The move sparked complaints because the federal election was the first opportunity for local members to exercise their power to select candidates since the party had been taken out of a long-running administration. The ALP national executive has intervened in state and federal preselections in Victoria since 2018.
Moore, a Labor-aligned three-time mayor whose sister had been seeking party preselection in Calwell, quit the ALP to run as an independent after Abdo’s candidacy was confirmed, and attracted 12.1 per cent of the primary vote.
Three-time mayor of the City of Hume Carly Moore quit the ALP to run as an independent in Calwell.Credit: Justin McManus
Two sources said her campaign had been supported by disaffected members of the ALP’s Craigieburn branch.
“This has been a safe Labor seat for over 40 years and to see such major swings away from the major parties shows the frustration in the electorate after decades of neglect by Labor – with over one in two people in Calwell voting for a candidate not from the major parties,” Moore said.
The four-cornered nature of the contest was also partly made possible because of the seat’s ethnic and religious diversity.
Abdo, who like 24 per cent of the electorate in the 2021 census is Muslim, could become the first Palestinian-Australian elected to federal parliament.
But coverage of his preselection prompted a rebuke from Australia’s Assyrian, Chaldean and Syriac Organisations, who said Iraq was one of the top countries of birth for migrants in the electorate and the second-highest country of birth for parents of residents, after Australia.
In a joint statement released in June 2024, the three groups said more than 36,500 residents, nearly 20 per cent of Calwell’s population, speak Arabic, Assyrian, Chaldean or Syriac at home.
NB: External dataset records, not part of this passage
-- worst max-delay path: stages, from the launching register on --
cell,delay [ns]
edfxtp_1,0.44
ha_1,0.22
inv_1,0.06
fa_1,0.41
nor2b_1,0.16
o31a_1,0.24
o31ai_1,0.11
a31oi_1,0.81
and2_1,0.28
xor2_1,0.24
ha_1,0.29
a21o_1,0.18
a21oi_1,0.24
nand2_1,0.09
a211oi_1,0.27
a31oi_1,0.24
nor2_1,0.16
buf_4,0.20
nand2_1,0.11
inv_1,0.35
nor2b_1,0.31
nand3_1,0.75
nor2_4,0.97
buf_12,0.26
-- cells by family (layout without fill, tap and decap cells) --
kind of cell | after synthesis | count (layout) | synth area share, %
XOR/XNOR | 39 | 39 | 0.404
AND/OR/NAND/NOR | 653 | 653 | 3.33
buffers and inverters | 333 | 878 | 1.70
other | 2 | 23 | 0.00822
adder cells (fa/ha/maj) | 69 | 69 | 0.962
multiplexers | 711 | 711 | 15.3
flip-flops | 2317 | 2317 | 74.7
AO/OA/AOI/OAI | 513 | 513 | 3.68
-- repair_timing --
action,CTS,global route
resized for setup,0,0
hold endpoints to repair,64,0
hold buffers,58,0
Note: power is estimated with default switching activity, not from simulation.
[src/rtl/ordered_byte_set_engine_top_assert.svh]
// Assertion macros for the ordered byte set engine.
`ifndef ORDERED_BYTE_SET_ENGINE_TOP_ASSERT_SVH
`define ORDERED_BYTE_SET_ENGINE_TOP_ASSERT_SVH
`ifndef SYNTHESIS
`define OBSE_ASSERT_IMPLY(lbl, clk, rst_n, ante, cons, msg) \
  lbl: assert property (@(posedge clk) disable iff (!rst_n) (ante) |-> (cons)) \
    else $error(msg);
`define OBSE_ASSERT_NEXT(lbl, clk, rst_n, ante, cons, msg) \
  lbl: assert property (@(posedge clk) disable iff (!rst_n) (ante) |=> (cons)) \
    else $error(msg);
`else
`define OBSE_ASSERT_IMPLY(lbl, clk, rst_n, ante, cons, msg)
`define OBSE_ASSERT_NEXT(lbl, clk, rst_n, ante, cons, msg)
`endif
`endif

[src/rtl/obse_pkg.sv]
// Types and constants shared by the ordered byte set engine.
package obse_pkg;

  localparam int CMD_W  = 3;
  localparam int ELEM_W = 8;
  localparam int POS_W  = 9;
  localparam int SIZE_W = 9;

  localparam logic [CMD_W-1:0] CMD_INSERT = 3'd0;
  localparam logic [CMD_W-1:0] CMD_DELETE = 3'd1;
  localparam logic [CMD_W-1:0] CMD_SEARCH = 3'd2;
  localparam logic [CMD_W-1:0] CMD_SELECT = 3'd3;
  localparam logic [CMD_W-1:0] CMD_CLEAR  = 3'd4;

  typedef enum logic [2:0] {
    OP_INSERT,
    OP_DELETE,
    OP_SEARCH,
    OP_SELECT,
    OP_CLEAR,
    OP_NOP
  } op_e;

  typedef enum logic [1:0] {
    ST_OK      = 2'd0,
    ST_ABSENT  = 2'd1,
    ST_PRESENT = 2'd2
  } status_e;

  typedef enum logic [1:0] {
    B_IDLE,
    B_ACCESS,
    B_SCAN
  } back_state_e;

  typedef struct packed {
    op_e               op;
    logic [ELEM_W-1:0] element;
    logic [POS_W-1:0]  position;
    logic              rank_zero;
  } cmd_t;

  typedef struct packed {
    status_e           status;
    logic              found;
    logic [ELEM_W-1:0] element;
    logic [SIZE_W-1:0] set_size;
  } res_t;

endpackage

[src/rtl/obse_fifo.sv]
// Two-entry queue that decouples the stages of the set engine.
module obse_fifo #(
  parameter int WIDTH = 1
) (
  input  logic             clk_i,
  input  logic             rst_ni,
  input  logic             push_i,
  input  logic [WIDTH-1:0] data_i,
  output logic             full_o,
  input  logic             pop_i,
  output logic [WIDTH-1:0] data_o,
  output logic             empty_o
);

  localparam int DEPTH = 2;
  localparam int PTR_W = $clog2(DEPTH);
  localparam int CNT_W = $clog2(DEPTH + 1);

  logic [WIDTH-1:0] mem_q [DEPTH];
  logic [PTR_W-1:0] wr_ptr_q, wr_ptr_d;
  logic [PTR_W-1:0] rd_ptr_q, rd_ptr_d;
  logic [CNT_W-1:0] cnt_q, cnt_d;
  logic             do_push;
  logic             do_pop;

  assign full_o  = (cnt_q == CNT_W'(DEPTH));
  assign empty_o = (cnt_q == '0);
  assign data_o  = mem_q[rd_ptr_q];
  assign do_push = push_i && !full_o;
  assign do_pop  = pop_i && !empty_o;

  always_comb begin
    wr_ptr_d = do_push ? wr_ptr_q + PTR_W'(1) : wr_ptr_q;
    rd_ptr_d = do_pop ? rd_ptr_q + PTR_W'(1) : rd_ptr_q;
    cnt_d    = cnt_q;
    if (do_push && !do_pop) begin
      cnt_d = cnt_q + CNT_W'(1);
    end else if (do_pop && !do_push) begin
      cnt_d = cnt_q - CNT_W'(1);
    end
  end

  always_ff @(posedge clk_i or negedge rst_ni) begin
    if (!rst_ni) begin
      wr_ptr_q <= '0;
      rd_ptr_q <= '0;
      cnt_q    <= '0;
    end else begin
      wr_ptr_q <= wr_ptr_d;
      rd_ptr_q <= rd_ptr_d;
      cnt_q    <= cnt_d;
    end
  end

  always_ff @(posedge clk_i) begin
    if (do_push) begin
      mem_q[wr_ptr_q] <= data_i;
    end
  end

endmodule

[src/rtl/obse_front.sv]
// Front stage: classifies an incoming command word into an operation.
module obse_front import obse_pkg::*; (
  input  logic [CMD_W-1:0]  command_i,
  input  logic [ELEM_W-1:0] element_i,
  input  logic [POS_W-1:0]  position_i,
  output cmd_t              cmd_o
);

  always_comb begin
    cmd_o.element   = element_i;
    cmd_o.position  = position_i;
    cmd_o.rank_zero = (position_i == '0);
    case (command_i)
      CMD_INSERT: cmd_o.op = OP_INSERT;
      CMD_DELETE: cmd_o.op = OP_DELETE;
      CMD_SEARCH: cmd_o.op = OP_SEARCH;
      CMD_SELECT: cmd_o.op = OP_SELECT;
      CMD_CLEAR:  cmd_o.op = OP_CLEAR;
      default:    cmd_o.op = OP_NOP;
    endcase
  end

endmodule

[src/rtl/obse_back.sv]
// Back stage: presence map memory, member count and the command sequencer.
`include "ordered_byte_set_engine_top_assert.svh"
module obse_back import obse_pkg::*; #(
  parameter int ELEMENT_BITS = 8
) (
  input  logic clk_i,
  input  logic rst_ni,
  input  logic cmd_valid_i,
  input  cmd_t cmd_i,
  output logic cmd_pop_o,
  input  logic res_full_i,
  output logic res_push_o,
  output res_t res_o
);

  localparam int ROW_LOG  = ELEMENT_BITS / 2;
  localparam int ROW_BITS = 1 << ROW_LOG;
  localparam int ADDR_W   = ELEMENT_BITS - ROW_LOG;
  localparam int NUM_ROWS = 1 << ADDR_W;
  localparam int CNT_W    = ELEMENT_BITS + 1;
  localparam int CMP_W    = (CNT_W > POS_W) ? CNT_W : POS_W;
  localparam int POP_W    = ROW_LOG + 1;

  back_state_e state_q, state_d;
  cmd_t        cur_q, cur_d;
  logic [CNT_W-1:0]    count_q, count_d;
  logic [CMP_W-1:0]    rem_q, rem_d;
  logic [ADDR_W-1:0]   chk_ptr_q, chk_ptr_d;
  logic [NUM_ROWS-1:0] row_vld_q;
  logic [ROW_BITS-1:0] mem [NUM_ROWS];
  logic [ROW_BITS-1:0] rdata_q;
  logic                rvld_q;

  logic [ADDR_W-1:0]       raddr;
  logic                    we;
  logic [ROW_BITS-1:0]     wdata;
  logic                    clr_all;
  logic [ROW_BITS-1:0]     row;
  logic [POP_W-1:0]        pop;
  logic [ROW_LOG-1:0]      hit_idx;
  logic [ELEMENT_BITS-1:0] elem_in;
  logic [ELEMENT_BITS-1:0] elem_cur;
  logic [ADDR_W-1:0]       cur_row;
  logic [ROW_LOG-1:0]      cur_bit;
  logic [ROW_BITS-1:0]     cur_mask;
  logic                    cur_hit;
  logic [CMP_W-1:0]        pos_ext;
  logic [CMP_W-1:0]        pop_ext;
  logic                    room_ok;
  logic                    scan_last;
  logic                    scan_hit;
  logic                    clear_taken;
  logic                    set_empty;
  logic                    insert_new;
  logic                    count_grows;

  assign row      = rvld_q ? rdata_q : '0;
  assign pop      = POP_W'($countones(row));
  assign pop_ext  = CMP_W'(pop);
  assign elem_in  = ELEMENT_BITS'(cmd_i.element);
  assign elem_cur = ELEMENT_BITS'(cur_q.element);
  assign cur_row  = elem_cur[ELEMENT_BITS-1:ROW_LOG];
  assign cur_bit  = elem_cur[ROW_LOG-1:0];
  assign cur_mask = ROW_BITS'(1) << cur_bit;
  assign cur_hit  = row[cur_bit];
  assign pos_ext  = CMP_W'(cmd_i.position);

  assign room_ok     = cmd_valid_i && !res_full_i;
  assign scan_last   = (state_q == B_SCAN) && (chk_ptr_q == ADDR_W'(NUM_ROWS - 1));
  assign scan_hit    = (rem_q <= pop_ext);
  assign clear_taken = cmd_pop_o && (cmd_i.op == OP_CLEAR);
  assign set_empty   = (count_q == '0) && (row_vld_q == '0);
  assign insert_new  = (state_q == B_ACCESS) && (cur_q.op == OP_INSERT) && !cur_hit;
  assign count_grows = (count_d == count_q + CNT_W'(1));

  // Locates the set bit whose inclusive prefix count equals the remaining rank.
  always_comb begin
    logic [ROW_BITS-1:0] pmask;
    logic [CMP_W-1:0]    pre;
    hit_idx = '0;
    for (int i = 0; i < ROW_BITS; i++) begin
      pmask = {ROW_BITS{1'b1}} >> (ROW_BITS - 1 - i);
      pre   = CMP_W'($countones(row & pmask));
      if (row[i] && (pre == rem_q)) begin
        hit_idx = ROW_LOG'(i);
      end
    end
  end

  always_comb begin
    state_d        = state_q;
    cur_d          = cur_q;
    count_d        = count_q;
    rem_d          = rem_q;
    chk_ptr_d      = chk_ptr_q;
    raddr          = chk_ptr_q + ADDR_W'(1);
    we             = 1'b0;
    wdata          = row;
    clr_all        = 1'b0;
    cmd_pop_o      = 1'b0;
    res_push_o     = 1'b0;
    res_o.status   = ST_OK;
    res_o.found    = 1'b0;
    res_o.element  = '0;
    case (state_q)
      B_IDLE: begin
        raddr = elem_in[ELEMENT_BITS-1:ROW_LOG];
        if (cmd_valid_i && !res_full_i) begin
          cmd_pop_o = 1'b1;
          cur_d     = cmd_i;
          case (cmd_i.op)
            OP_INSERT, OP_DELETE, OP_SEARCH: begin
              state_d = B_ACCESS;
            end
            OP_SELECT: begin
              if (cmd_i.rank_zero || (pos_ext > CMP_W'(count_q))) begin
                res_push_o   = 1'b1;
                res_o.status = ST_ABSENT;
              end else begin
                raddr     = '0;
                chk_ptr_d = '0;
                rem_d     = pos_ext;
                state_d   = B_SCAN;
              end
            end
            OP_CLEAR: begin
              clr_all    = 1'b1;
              count_d    = '0;
              res_push_o = 1'b1;
            end
            default: begin
              res_push_o = 1'b1;
            end
          endcase
        end
      end
      B_ACCESS: begin
        res_push_o = 1'b1;
        state_d    = B_IDLE;
        case (cur_q.op)
          OP_INSERT: begin
            if (cur_hit) begin
              res_o.status = ST_PRESENT;
            end else begin
              we      = 1'b1;
              wdata   = row | cur_mask;
              count_d = count_q + CNT_W'(1);
            end
          end
          OP_DELETE: begin
            if (!cur_hit) begin
              res_o.status = ST_ABSENT;
            end else begin
              we      = 1'b1;
              wdata   = row & ~cur_mask;
              count_d = count_q - CNT_W'(1);
            end
          end
          OP_SEARCH: begin
            res_o.found = cur_hit;
          end
          default: begin
          end
        endcase
      end
      B_SCAN: begin
        if (rem_q <= pop_ext) begin
          res_push_o    = 1'b1;
          res_o.found   = 1'b1;
          res_o.element = ELEM_W'({chk_ptr_q, hit_idx});
          state_d       = B_IDLE;
        end else begin
          rem_d     = rem_q - pop_ext;
          chk_ptr_d = chk_ptr_q + ADDR_W'(1);
        end
      end
      default: begin
        state_d = B_IDLE;
      end
    endcase
    res_o.set_size = SIZE_W'(count_d);
  end

  always_ff @(posedge clk_i or negedge rst_ni) begin
    if (!rst_ni) begin
      state_q   <= B_IDLE;
      count_q   <= '0;
      row_vld_q <= '0;
      rvld_q    <= 1'b0;
    end else begin
      state_q <= state_d;
      count_q <= count_d;
      rvld_q  <= row_vld_q[raddr];
      if (clr_all) begin
        row_vld_q <= '0;
      end else if (we) begin
        row_vld_q[cur_row] <= 1'b1;
      end
    end
  end

  always_ff @(posedge clk_i) begin
    cur_q     <= cur_d;
    rem_q     <= rem_d;
    chk_ptr_q <= chk_ptr_d;
  end

  always_ff @(posedge clk_i) begin
    if (we) begin
      mem[cur_row] <= wdata;
    end
    rdata_q <= mem[raddr];
  end

  `OBSE_ASSERT_IMPLY(a_pop_room, clk_i, rst_ni, cmd_pop_o, room_ok, "Command taken without room.")
  `OBSE_ASSERT_IMPLY(a_scan_bound, clk_i, rst_ni, scan_last, scan_hit, "Select ran past the map.")
  `OBSE_ASSERT_NEXT(a_clear_count, clk_i, rst_ni, clear_taken, set_empty, "Clear left members.")
  `OBSE_ASSERT_IMPLY(a_insert_count, clk_i, rst_ni, insert_new, count_grows, "Insert kept count.")

endmodule

[src/rtl/ordered_byte_set_engine_top.sv]
// Top level of the ordered byte set engine.
//
// Command words enter through a queue-style port: a word is taken at a
// rising edge where push is high and full is low. Each word carries a
// command, an element and a 1-based select position. Every command gives
// exactly one result word, read through a second queue-style port: the
// oldest result shows on the result ports while empty is low and leaves at
// an edge where pop is high.
// Insert, delete and search pass through the idle and access states of
// the back stage; clear, an unused command or a select with a bad position
// is answered from the idle state. A valid select walks the map one row
// per cycle, up to 16 rows with the default element width; the row read
// port sets that pace.
// Two-entry queues stand before and after the back stage, so commands are
// still taken while results wait. When the receiver stalls, the result
// queue fills, the back stage holds, and full rises once the command queue
// fills as well.
// Reset empties the set, the count and both queues at once.
module ordered_byte_set_engine_top import obse_pkg::*; #(
  parameter int ELEMENT_BITS = 8
) (
  input  logic              clk_i,
  input  logic              rst_ni,
  input  logic              push,
  output logic              full,
  input  logic [CMD_W-1:0]  command_i,
  input  logic [ELEM_W-1:0] element_i,
  input  logic [POS_W-1:0]  position_i,
  output logic              empty,
  input  logic              pop,
  output logic [1:0]        status_o,
  output logic              found_o,
  output logic [ELEM_W-1:0] result_element_o,
  output logic [SIZE_W-1:0] set_size_o
);

  cmd_t front_cmd;
  cmd_t back_cmd;
  logic cmd_empty;
  logic cmd_pop;
  logic res_full;
  logic res_push;
  res_t back_res;
  res_t out_res;

  obse_front u_front (
    .command_i  (command_i),
    .element_i  (element_i),
    .position_i (position_i),
    .cmd_o      (front_cmd)
  );

  obse_fifo #(
    .WIDTH ($bits(cmd_t))
  ) u_cmd_queue (
    .clk_i   (clk_i),
    .rst_ni  (rst_ni),
    .push_i  (push),
    .data_i  (front_cmd),
    .full_o  (full),
    .pop_i   (cmd_pop),
    .data_o  (back_cmd),
    .empty_o (cmd_empty)
  );

  obse_back #(
    .ELEMENT_BITS (ELEMENT_BITS)
  ) u_back (
    .clk_i       (clk_i),
    .rst_ni      (rst_ni),
    .cmd_valid_i (!cmd_empty),
    .cmd_i       (back_cmd),
    .cmd_pop_o   (cmd_pop),
    .res_full_i  (res_full),
    .res_push_o  (res_push),
    .res_o       (back_res)
  );

  obse_fifo #(
    .WIDTH ($bits(res_t))
  ) u_res_queue (
    .clk_i   (clk_i),
    .rst_ni  (rst_ni),
    .push_i  (res_push),
    .data_i  (back_res),
    .full_o  (res_full),
    .pop_i   (pop),
    .data_o  (out_res),
    .empty_o (empty)
  );

  assign status_o         = out_res.status;
  assign found_o          = out_res.found;
  assign result_element_o = out_res.element;
  assign set_size_o       = out_res.set_size;

endmodule

[config.mk]
export PLATFORM = sky130hd
export DESIGN_NAME = ordered_byte_set_engine_top
export DESIGN_NICKNAME = d
export VERILOG_FILES = /design/src/rtl/obse_pkg.sv /design/src/rtl/obse_fifo.sv /design/src/rtl/obse_front.sv /design/src/rtl/obse_back.sv /design/src/rtl/ordered_byte_set_engine_top.sv
export VERILOG_INCLUDE_DIRS = /design/src /design/src/rtl
export SDC_FILE = /design/constraint.sdc
export NUM_CORES = 1
export LEC_CHECK = 0
export ABC_CLOCK_PERIOD_IN_PS = 8000
export BUFFER_PORTS_ARGS = -buffer_cell sky130_fd_sc_hd__buf_2
export CAP_MARGIN = 30
export CORE_MARGIN = 10
export CORE_UTILIZATION = 63
export CTS_CLUSTER_DIAMETER = 200
export CTS_CLUSTER_SIZE = 25
export DETAILED_ROUTE_END_ITERATION = 6
export GPL_TIMING_DRIVEN = 0
export HOLD_SLACK_MARGIN = 0.15
export PLACE_DENSITY = 0.77
export RECOVER_POWER = 100
export SLEW_MARGIN = 25
export SYNTH_ARGS = -nofsm -noshare
export SYNTH_HDL_FRONTEND = slang
export SYNTH_SLANG_ARGS = --single-unit
[constraint.sdc]
create_clock -name clk_i -period 8 [get_ports clk_i]
set_input_delay 1.2 -clock clk_i [delete_from_list [all_inputs] [get_ports clk_i]]
set_output_delay 1.2 -clock clk_i [all_outputs]
set_load 0.05 [all_outputs]
==> PnR_summary.wiki <==
{| class="wikitable"
! Metric !! Value
|-
| Number of design-rule violations left by the first detailed-router iteration || around 1,900
|-
| Post-DP HPWL || roughly 40,000 µm
|-
| Clock-pin transition on the worst setup and hold timing paths || roughly 0.10 ns
|-
| Vias in the first global route || around 14,000
|-
| Rel. slew slack || -55.9%
|-
| Final #Nets || 1,872
|-
| Post-synth net total || about 1,800
|-
| Layout area overhead || 7.53%
|-
| Combinational family with the most area after synthesis || compound AO/OA/AOI/OAI gates
|-
| Chip Width || slightly above 200 µm
|-
| Final period demand of the worst path || ~7.6 ns
|-
| Peak-usage layer in the global routing report || met2
|-
| Number of sinks handled by clock tree synthesis || roughly 410
|-
| Result of the run || finished with violations
|-
| Total gr overflow || 0
|-
| Layout filler cell count || between 2,000 and 2,500
|-
| Met3 track utilization from global routing || about 3.1%
|-
| Pre-antenna DRT Iters || 6
|-
| Share of synthesized cell area in and, or, nand and nor gates || about a tenth
|-
| Sequential cell area fraction in the yosys report || between 50 and 60%
|-
| Pre-CTS worst setup slack || -0.735 ns
|-
| Post-route setup slack || 0.365 ns
|-
| Number of port buffers || 45
|-
| WP data arrival || about 8 ns
|-
| Number of buffers created by CTS || 20
|-
| Std-Cell Rows || 66
|-
| Xor and xnor fraction of the mapped netlist area || 3.41%
|-
| Average wire length per cell after detail routing || roughly 24 µm
|-
| Tightest Pin Transition || between 2 and 2.5 ns
|-
| Reg-to-reg setup timing slack || approximately 0.37 ns
|-
| Met1 Resource Use GR || approximately 34%
|-
| Number of max-cap violations || 4
|-
| Syn. warnings || 0
|-
| Fraction of registers with async set/reset || around 8.7%
|-
| Buffers from clock root to sink, at most || 3
|-
| Hold Vio Cnt, Final || 0
|-
| Drt via density || between 6 and 7
|-
| Predominant post-synthesis flop cell || sky130_fd_sc_hd__edfxtp_1
|-
| Residual DRC || 0
|-
| Antenna violations before repair || 0
|-
| Path class of the lowest-slack min-delay path || reg -> reg
|-
| Pin count of the biggest net entering global routing || 37
|-
| Count of pins on the block boundary || 46
|-
| Count of nets left with antenna violations after detail routing || 0
|-
| H-tree level count || 1
|-
| Via count of the routed design || ~15,000
|-
| Total routing usage reported by global routing || between 20% and 30%
|-
| Source-to-sink clock delay at the later pin of the worst-skew pair || ~0.55 ns
|-
| Number of synthesized flops with an enable pin || 362
|-
| Critical path class || reg -> reg
|-
| Met2 usage || between 40% and 50%
|-
| Count of final setup violators || 0
|-
| Complex-gate fraction of the synthesized area || roughly 14%
|-
| Final weighted congestion in routability-driven placement || ~0.94
|-
| Fraction of final layout cells sized beyond drive strength 1 || roughly 6.4%
|-
| Post-CTS Hold Fix Bufs || 0
|-
| Global-route wire length before repair || roughly 84,000 µm
|-
| Arithmetic-cell share of the synthesized area counting full adders, half adders and majority gates || 5.43%
|-
| Peak supply drop || between 0.3 and 0.4 mV
|-
| Final-layout worst hold slack || 0.493 ns
|-
| Post-synthesis mux area share || under 10%
|-
| Post-synthesis area per instance || between 10 and 15 µm²
|-
| Timing-limited maximum frequency || between 100 and 150 MHz
|-
| Leading cell type in the layout, fill and taps excluded || sky130_fd_sc_hd__edfxtp_1
|-
| Worst Setup End Kind || flop
|-
| N_diodes || 0
|-
| Summed instance area of the synthesized netlist || between 20,000 and 25,000 µm²
|-
| Element type at the critical path start || flop
|-
| Chip Height || just over 200 µm
|-
| CP Data Required Time || ~8.3 ns
|-
| Gate count of the mapped netlist || roughly 1,700
|-
| Floorplan die area || roughly 41,000 µm²
|-
| Clock tree from TritonCTS || done
|-
| Violations in the final reports || max-capacitance violations, max-slew violations
|-
| Buffer type at the clock tree root || sky130_fd_sc_hd__clkbuf_16
|-
| Power density relative to cell area || 414 nW/µm²
|-
| Leakage power of the design || between 7 and 8 nW
|-
| Leading cell types in the layout, fill and taps excluded || 362 x sky130_fd_sc_hd__edfxtp_1, 170 x sky130_fd_sc_hd__clkbuf_1, 80 x sky130_fd_sc_hd__mux2i_1
|-
| Initial Utilization || between 60 and 70%
|-
| Number of distinct standard cells referenced by the synthesized netlist || 86
|-
| Post-CTS Setup Inserts || 0
|-
| Final cycle utilization of the critical path || 95.4%
|-
| Total wirelength of the detailed-routed design || approximately 54,000 µm
|-
| Largest fanout of any net on the critical path || 15
|-
| Std-Cell Core Area || 32,700 µm²
|-
| Flops & latches, synth || a little over 400
|-
| Pins Over Slew Limit || 52
|-
| Worst clock skew || ~0.032 ns
|}
[cell families after synthesis]
logic type | after synthesis
adder cells (fa/ha/maj) | 80
multiplexers | 120
buffers and inverters | 167
AND/OR/NAND/NOR | 376
AO/OA/AOI/OAI | 413
flip-flops | 414
XOR/XNOR | 80
[state kept, by name (all words and copies together) (netlist names), 3 cells and up]
name / flops
u_back.mem: 256
u_cmd_queue.mem_q: 42
u_res_queue.mem_q: 40
u_back.rdata_q: 16
u_back.row_vld_q: 16
u_back.count_q: 9
u_back.rem_q: 9
u_back.elem_cur: 8
u_back.chk_ptr_q: 4
u_back.cur_q: 3
[repair_timing]
| action | CTS | global route |
|---|---|---|
| pin swaps | 0 | 0 |
| gates resized for setup | 3 | 6 |
| endpoints found under the setup margin | 48 | 55 |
“While political parties are free to select their own candidates, doing so without considering the views and aspirations of large and important parts of the community demonstrates a lack of respect and understanding,” they said at the time.
Independent Joseph Youhana told The Age he joined the race to represent this community as well as in frustration over Labor’s preselection process. He gained 11.7 per cent of the primary vote.
“Whether we get it there or not, it will never be a safe seat any more,” he said.
Outgoing Labor MP for Calwell Maria Vamvakinou.Credit: Alex Ellinghausen
“Now we have the people behind us, Labor in any elections will need to be carefully selecting their members who will be standing for [them].”
Youhana and Moore ran third and fourth on primary votes but, because they have encouraged voters to preference each other highly on how-to-vote cards, one of them is now likely to move to second above the Liberals and have a chance of beating Labor.
Whoever comes fourth is expected to see most of their votes flow towards the other independent, vaulting them into second spot, where Liberal preferences would then be distributed.
Liberal candidate Usman Ghani preferenced both independents above Labor.
Liberal candidate for Calwell Usman Ghani last month with Peter Dutton and Senator Bridget McKenzie.Credit: James Brickwood
Three sources, one Liberal and two outside the party, confirmed that Liberal MP Evan Mulholland, from Victoria’s state upper house, was involved in negotiating several independent candidates’ preferences towards each other, which has kept them in the race.
“Because the independents and Liberals have shut out Labor, Abdo is facing a challenge to get the extra 20 per cent of the vote he needs to win,” one source said.
In an example of the backlash Labor has faced in Calwell, even the Greens – which typically preference Labor in most elections – placed Youhana higher than Abdo on their how-to-vote cards.